Schneider National Inc. operated 150 heavy-duty diesel trucks in California from 2013 to 2016 without the required diesel particulate filters.

In addition, the company failed to verify that almost 1,200 of the carriers it hired in California complied with state regulations, according to EPA.

The Green Bay, Wisconsin company will pay a $125,000 penalty and spend $350,000 on air filtration projects at schools located near freeways in the Los Angeles area, according to the settlement.

Old Dominion Freight Line Inc. operated 117 heavy-duty diesel trucks in California from 2013 to 2016 without the required diesel particulate filters. The company did not verify 64 of the carriers it hired in California complied with the truck and bus law, the EPA said.

The company, based in Thomasville, North Carolina will pay a $100,000 penalty and spend $225,000 on air filtration projects at schools in the Rialto area, according to EPA.

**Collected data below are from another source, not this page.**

$ cat src/rtl/bcd_stopwatch_ctrl_if.sv
// Command pulses and display/status bundle between a host and the stopwatch.
interface bcd_stopwatch_ctrl_if;
  import bcd_stopwatch_ctrl_pkg::*;

  logic              start_stop;
  logic              lap;
  logic              clear;
  logic [DISP_W-1:0] disp;
  logic              running;
  logic              lap_hold;
  logic              ovf;

  modport master (
    output start_stop, lap, clear,
    input  disp, running, lap_hold, ovf
  );

  modport slave (
    input  start_stop, lap, clear,
    output disp, running, lap_hold, ovf
  );
endinterface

“California’s Truck and Bus Rule is providing the emissions reductions necessary to help meet federal air quality standards,” said Todd Sax, California Air Resources Board Enforcement Chief. “This settlement shows that all fleets operating in California, including national fleets based in other states, must comply with regulatory requirements.”

Diesel emissions from trucks are one of the state’s largest sources of fine particle pollution, or soot, which has been linked to a variety of health issues, including asthma, impaired lung development in children, and cardiovascular effects in adults.

About 625,000 trucks are registered outside of the state, but operate in California and are subject to the rule. Many of these vehicles are older models and emit high amounts of particulate matter and nitrogen oxides. The law, which requires diesel trucks and buses that operate in California to be upgraded to reduce diesel emissions, is an essential part of the state’s plan to attain cleaner air, the EPA said.

The California Truck and Bus Regulation was adopted into federal Clean Air Act plan requirements in 2012 and applies to diesel trucks and buses operating in California. The rule requires trucking companies to upgrade vehicles they own to meet specific NOx and particulate matter performance standards and also requires trucking companies to verify compliance of vehicles they hire or dispatch.

Heavy-duty diesel trucks in California must meet 2010 engine emissions levels or use diesel particulate filters that can reduce the emissions of diesel particulates into the atmosphere by 85 percent or more, the EPA said.